Your goal
Write out the data below exactly, beginning with the first line and ending once the line that has "synthesized area, %" is written.

(Dataset records)

....

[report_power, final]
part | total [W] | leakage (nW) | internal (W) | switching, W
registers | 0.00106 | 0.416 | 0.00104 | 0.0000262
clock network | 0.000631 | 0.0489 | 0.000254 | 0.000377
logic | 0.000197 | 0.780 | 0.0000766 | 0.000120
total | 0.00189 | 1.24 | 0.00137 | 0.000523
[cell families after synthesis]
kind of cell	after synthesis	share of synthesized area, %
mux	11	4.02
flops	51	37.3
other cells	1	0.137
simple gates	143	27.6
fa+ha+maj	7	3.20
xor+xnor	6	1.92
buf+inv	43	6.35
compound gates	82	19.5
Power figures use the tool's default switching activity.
`config.mk`:
```
export PLATFORM = sky130hd
export DESIGN_NAME = lcdc_ctrl
export DESIGN_NICKNAME = d
export VERILOG_FILES = /design/src/inc/lcdc_pkg.sv /design/src/rtl/lcdc_ctrl.sv
export VERILOG_INCLUDE_DIRS = /design/src /design/src/inc
export SDC_FILE = /design/constraint.sdc
export NUM_CORES = 1
export LEC_CHECK = 0
export BUFFER_PORTS_ARGS = -buffer_cell sky130_fd_sc_hd__buf_2
export CAP_MARGIN = 10
export CORE_AREA = 2 2 266 268
export CTS_CLUSTER_SIZE = 10
export DETAILED_ROUTE_END_ITERATION = 6
export DIE_AREA = 0 0 268 270
export PLACE_DENSITY = 0.54
export SLEW_MARGIN = 15
export SYNTH_ARGS = -nofsm -noshare
export SYNTH_HDL_FRONTEND = slang
export SYNTH_SLANG_ARGS = --single-unit
```
`constraint.sdc`:
```
create_clock -name mclk -period 3.5 [get_ports mclk]
set_clock_uncertainty 0.2 [all_clocks]
set_input_delay 0.875 -clock mclk [delete_from_list [all_inputs] [get_ports mclk]]
set_output_delay 0.875 -clock mclk [all_outputs]
set_load 0.01 [all_outputs]
```
`src/inc/lcdc_cfg.svh`:
```
// constants for the serial display controller
`ifndef LCDC_CFG_SVH
`define LCDC_CFG_SVH
`define LCDC_ID_READ     3'h6
`define LCDC_ID_WRITE    3'h5
`define LCDC_ID_CMD      3'h4
`define LCDC_ID_BITS     4'h2
`define LCDC_ADDR_LAST   4'h5
`define LCDC_NIB_LAST    4'h3
`define LCDC_CMD_LAST    4'h8
`define LCDC_C_OSC_OFF   4'h0
`define LCDC_C_OSC_ON    4'h1
`define LCDC_C_DISP_OFF  4'h2
`define LCDC_C_DISP_ON   4'h3
`define LCDC_C_TB_OFF    4'h4
`define LCDC_C_DOG_OFF   4'h5
`define LCDC_C_TB_ON     4'h6
`define LCDC_C_DOG_ON    4'h7
`define LCDC_C_TONE_OFF  4'h8
`define LCDC_C_TB_CLR    4'hD
`define LCDC_C_DOG_CLR   4'hF
`define LCDC_G_BASIC     4'h0
`define LCDC_G_BEEP_HI   3'h2
`define LCDC_G_BEEP_LO   4'h6
`define LCDC_G_EVENT     3'h4
`define LCDC_G_RATE      3'h5
`define LCDC_G_MODE      4'hE
`define LCDC_M_TEST      4'h0
`define LCDC_M_NORMAL    4'h3
`define LCDC_RATE_RST    3'h7
`define LCDC_TB_TOP_BIT  4'hE
`define LCDC_BEEP_HI_BIT 4'h2
`define LCDC_BEEP_LO_BIT 4'h3
`define LCDC_DOG_LAST    2'h3
`define LCDC_FIFO_W      10
`define LCDC_FIFO_D      16
`endif

```
`src/inc/lcdc_pkg.sv`:
```
// types of the serial display controller
`default_nettype none
package lcdc_pkg;
    typedef enum logic [2:0] {ST_ID, ST_ADDR, ST_WR, ST_RD, ST_RMW, ST_CMD, ST_IGN} lcdc_mode_t;
    typedef struct packed {
        lcdc_mode_t      st;
        logic            rdm;
        logic [3:0]      bcnt;
        logic [8:0]      sh;
        logic [5:0]      addr;
        logic [63:0][3:0] ram;
        logic            wr_d;
        logic            rd_d;
        logic            dout;
        logic            doe_n;
        logic            pend_v;
        logic [5:0]      pend_a;
        logic [3:0]      pend_d;
        logic            osc;
        logic            disp;
        logic            tb_en;
        logic            dog_en;
        logic            irq_en;
        logic            tone_en;
        logic            tone_hi;
        logic [2:0]      rate;
        logic            test;
        logic [14:0]     cnt;
        logic            tb_prev;
        logic [1:0]      dog_stg;
        logic            dog_flag;
        logic            irq_n;
        logic            tone_p;
        logic            tone_n;
    } lcdc_state_t;
endpackage
`default_nettype wire

```
`src/rtl/lcdc_ctrl.sv`:
```
// serial command front end, display memory, timers and tone of the display controller
`include "lcdc_cfg.svh"
`default_nettype none

module lcdc_fifo #(
    parameter int W = 8,
    parameter int D = 16
) (
    // clock and reset
    input  wire logic         mclk,
    input  wire logic         resetn,
    // fill side
    input  wire logic         in_valid,
    output logic              in_ready,
    input  wire logic [W-1:0] in_data,
    // drain side
    output logic              out_valid,
    input  wire logic         out_ready,
    output logic [W-1:0]      out_data
);
    localparam int AW = $clog2(D);
    logic [W-1:0] mem [D];
    logic [AW:0]  wp;
    logic [AW:0]  rp;
    logic         push;
    logic         pop;

    assign in_ready  = (wp[AW-1:0] != rp[AW-1:0]) || (wp[AW] == rp[AW]);
    assign out_valid = (wp != rp);
    assign out_data  = mem[rp[AW-1:0]];
    assign push      = in_valid && in_ready;
    assign pop       = out_valid && out_ready;

    always_ff @(posedge mclk or negedge resetn)
    begin
        if (!resetn)
        begin
            wp <= '0;
            rp <= '0;
        end
        else
        begin
            if (push)
            begin
                wp <= wp + 1'b1;
            end
            if (pop)
            begin
                rp <= rp + 1'b1;
            end
        end
    end

    always_ff @(posedge mclk)
    begin
        if (push)
        begin
            mem[wp[AW-1:0]] <= in_data;
        end
    end
endmodule

module lcdc_ctrl (
    // clock and reset
    input  wire logic         mclk,
    input  wire logic         resetn,
    // host serial pins
    input  wire logic         cs_n,
    input  wire logic         wr_n,
    input  wire logic         rd_n,
    input  wire logic         data_i,
    output logic              data_o,
    output logic              data_oe_n,
    // system clock source
    input  wire logic         osc_tick,
    input  wire logic         ext_clk_sel,
    // display side
    output logic [255:0]      disp_ram,
    output logic              disp_on,
    output logic              osc_run,
    output logic              test_mode,
    // tone and interrupt
    output logic              tone_p,
    output logic              tone_n,
    output logic              irq_n
);
    import lcdc_pkg::*;

    function automatic lcdc_state_t rst_val();
        lcdc_state_t r;
        r         = '0;
        r.rate    = `LCDC_RATE_RST;
        r.wr_d    = 1'b1;
        r.rd_d    = 1'b1;
        r.doe_n   = 1'b1;
        r.irq_n   = 1'b1;
        r.tone_n  = 1'b1;
        return r;
    endfunction

    localparam lcdc_state_t ST_RST = rst_val();

    lcdc_state_t                 s;
    lcdc_state_t                 n;
    logic                        wr_rise;
    logic                        rd_fall;
    logic                        run;
    logic                        tb_lvl;
    logic                        drain_rdy;
    logic                        f_in_ready;
    logic                        f_out_valid;
    logic [`LCDC_FIFO_W-1:0]     f_out_data;

    // write words queue here; a read access owns the memory port that cycle
    assign drain_rdy = !rd_fall;

    lcdc_fifo #(
        .W (`LCDC_FIFO_W),
        .D (`LCDC_FIFO_D)
    ) u_fifo (
        .mclk      (mclk),
        .resetn    (resetn),
        .in_valid  (s.pend_v),
        .in_ready  (f_in_ready),
        .in_data   ({s.pend_a, s.pend_d}),
        .out_valid (f_out_valid),
        .out_ready (drain_rdy),
        .out_data  (f_out_data)
    );

    assign wr_rise = wr_n && !s.wr_d;
    assign rd_fall = !rd_n && s.rd_d;
    assign run     = s.osc || ext_clk_sel;
    assign tb_lvl  = s.cnt[4'(`LCDC_TB_TOP_BIT - {1'b0, s.rate})];

    always_comb
    begin
        logic [8:0] c;
        logic [3:0] nib;
        c   = '0;
        nib = '0;
        n   = s;
        n.wr_d = wr_n;
        n.rd_d = rd_n;
        if (f_out_valid && drain_rdy)
        begin
            n.ram[f_out_data[9:4]] = f_out_data[3:0];
        end
        if (s.pend_v && f_in_ready)
        begin
            n.pend_v = 1'b0;
        end
        // shared prescaler and time base chain
        if (osc_tick && run)
        begin
            n.cnt = s.cnt + 15'h0001;
        end
        if (s.st == ST_WR && !wr_n)
        begin
            n.doe_n = 1'b1;
        end
        if (cs_n)
        begin
            n.st    = ST_ID;
            n.bcnt  = '0;
            n.sh    = '0;
            n.doe_n = 1'b1;
        end
        else if (wr_rise)
        begin
            unique case (s.st)
                ST_ID:
                begin
                    n.sh   = {s.sh[7:0], data_i};
                    n.bcnt = s.bcnt + 4'h1;
                    if (s.bcnt == `LCDC_ID_BITS)
                    begin
                        n.bcnt = '0;
                        n.sh   = '0;
                        n.rdm  = ({s.sh[1:0], data_i} == `LCDC_ID_READ);
                        if ({s.sh[1:0], data_i} == `LCDC_ID_READ ||
                            {s.sh[1:0], data_i} == `LCDC_ID_WRITE)
                        begin
                            n.st = ST_ADDR;
                        end
                        else if ({s.sh[1:0], data_i} == `LCDC_ID_CMD)
                        begin
                            n.st = ST_CMD;
                        end
                        else
                        begin
                            n.st = ST_IGN;
                        end
                    end
                end
                ST_ADDR:
                begin
                    n.sh   = {s.sh[7:0], data_i};
                    n.bcnt = s.bcnt + 4'h1;
                    if (s.bcnt == `LCDC_ADDR_LAST)
                    begin
                        n.addr = {s.sh[4:0], data_i};
                        n.bcnt = '0;
                        n.st   = s.rdm ? ST_RD : ST_WR;
                    end
                end
                ST_WR:
                begin
                    n.sh[s.bcnt[1:0]] = data_i;
                    n.bcnt = s.bcnt + 4'h1;
                    if (s.bcnt == `LCDC_NIB_LAST)
                    begin
                        n.pend_v = 1'b1;
                        n.pend_a = s.addr;
                        n.pend_d = {data_i, s.sh[2:0]};
                        n.addr   = s.addr + 6'h01;
                        n.bcnt   = '0;
                    end
                end
                ST_CMD:
                begin
                    n.sh   = {s.sh[7:0], data_i};
                    n.bcnt = s.bcnt + 4'h1;
                    if (s.bcnt == `LCDC_CMD_LAST)
                    begin
                        c      = {s.sh[7:0], data_i};
                        n.bcnt = '0;
                    end
                end
                default:
                begin
                end
            endcase
        end
        else if (rd_fall)
        begin
            if (s.st == ST_RD || s.st == ST_RMW || (s.st == ST_WR && s.bcnt == 4'h0))
            begin
                nib     = s.ram[s.addr];
                n.dout  = nib[s.bcnt[1:0]];
                n.doe_n = 1'b0;
                n.bcnt  = s.bcnt + 4'h1;
                if (s.st == ST_WR)
                begin
                    n.st = ST_RMW;
                end
                if (s.bcnt == `LCDC_NIB_LAST)
                begin
                    n.bcnt = '0;
                    if (s.st == ST_RD)
                    begin
                        n.addr = s.addr + 6'h01;
                    end
                    else
                    begin
                        n.st = ST_WR;
                    end
                end
            end
        end
        // command execution; one flag per control, but a beep also writes tone_hi, watchdog clear also zeroes dog_stg, interrupt disable also clears dog_flag
        if (wr_rise && !cs_n && s.st == ST_CMD && s.bcnt == `LCDC_CMD_LAST)
        begin
            if (c[8:5] == `LCDC_G_BASIC)
            begin
                unique case (c[4:1])
                    `LCDC_C_OSC_OFF:  n.osc = ext_clk_sel ? s.osc : 1'b0;
                    `LCDC_C_OSC_ON:   n.osc = 1'b1;
                    `LCDC_C_DISP_OFF: n.disp = 1'b0;
                    `LCDC_C_DISP_ON:  n.disp = 1'b1;
                    `LCDC_C_TB_OFF:   n.tb_en = 1'b0;
                    `LCDC_C_TB_ON:    n.tb_en = 1'b1;
                    `LCDC_C_DOG_OFF:  n.dog_en = 1'b0;
                    `LCDC_C_DOG_ON:   n.dog_en = 1'b1;
                    `LCDC_C_TONE_OFF: n.tone_en = 1'b0;
                    `LCDC_C_TB_CLR:   n.cnt = '0;
                    `LCDC_C_DOG_CLR:
                    begin
                        n.dog_stg  = '0;
                        n.dog_flag = 1'b0;
                    end
                    default:
                    begin
                    end
                endcase
            end
            else if (c[8:6] == `LCDC_G_BEEP_HI)
            begin
                n.tone_en = 1'b1;
                n.tone_hi = 1'b1;
            end
            else if (c[8:5] == `LCDC_G_BEEP_LO)
            begin
                n.tone_en = 1'b1;
                n.tone_hi = 1'b0;
            end
            else if (c[8:6] == `LCDC_G_EVENT)
            begin
                n.irq_en = c[4];
                if (!c[4])
                begin
                    n.dog_flag = 1'b0;
                end
            end
            else if (c[8:6] == `LCDC_G_RATE && !c[4])
            begin
                n.rate = c[3:1];
            end
            else if (c[8:5] == `LCDC_G_MODE)
            begin
                if (c[4:1] == `LCDC_M_TEST)
                begin
                    n.test = 1'b1;
                end
                else if (c[4:1] == `LCDC_M_NORMAL)
                begin
                    n.test = 1'b0;
                end
            end
        end
        // watchdog: four periods of the selected rate; timeout beats a clear
        n.tb_prev = tb_lvl;
        if (tb_lvl && !s.tb_prev)
        begin
            n.dog_stg = s.dog_stg + 2'h1;
            if (s.dog_stg == `LCDC_DOG_LAST)
            begin
                n.dog_flag = 1'b1;
            end
        end
        n.tone_p = s.tone_en && run &&
                   (s.tone_hi ? s.cnt[`LCDC_BEEP_HI_BIT] : s.cnt[`LCDC_BEEP_LO_BIT]);
        n.tone_n = !n.tone_p;
        n.irq_n  = !(s.irq_en && ((s.tb_en && tb_lvl) || (s.dog_en && s.dog_flag)));
    end

    always_ff @(posedge mclk or negedge resetn)
    begin
        if (!resetn)
        begin
            s <= ST_RST;
        end
        else
        begin
            s <= n;
        end
    end

    assign data_o    = s.dout;
    assign data_oe_n = s.doe_n;
    assign disp_ram  = s.ram;
    assign disp_on   = s.disp;
    assign osc_run   = s.osc;
    assign test_mode = s.test;
    assign tone_p    = s.tone_p;
    assign tone_n    = s.tone_n;
    assign irq_n     = s.irq_n;
endmodule

`default_nettype wire

```
==> results of run 1 <==
==> sequential cells by signal, summed over array words and instances, names as in the netlist, 5 cells and up <==
name	flops
disp_ram	256
s	62
u_fifo.rp	5
u_fifo.mem	160
u_fifo.wp	5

....

Output of the task
[report_power, final]
part | total [W] | leakage (nW) | internal (W) | switching, W
registers | 0.00106 | 0.416 | 0.00104 | 0.0000262
clock network | 0.000631 | 0.0489 | 0.000254 | 0.000377
logic | 0.000197 | 0.780 | 0.0000766 | 0.000120
total | 0.00189 | 1.24 | 0.00137 | 0.000523
[cell families after synthesis]
kind of cell	after synthesis	share of synthesized area, %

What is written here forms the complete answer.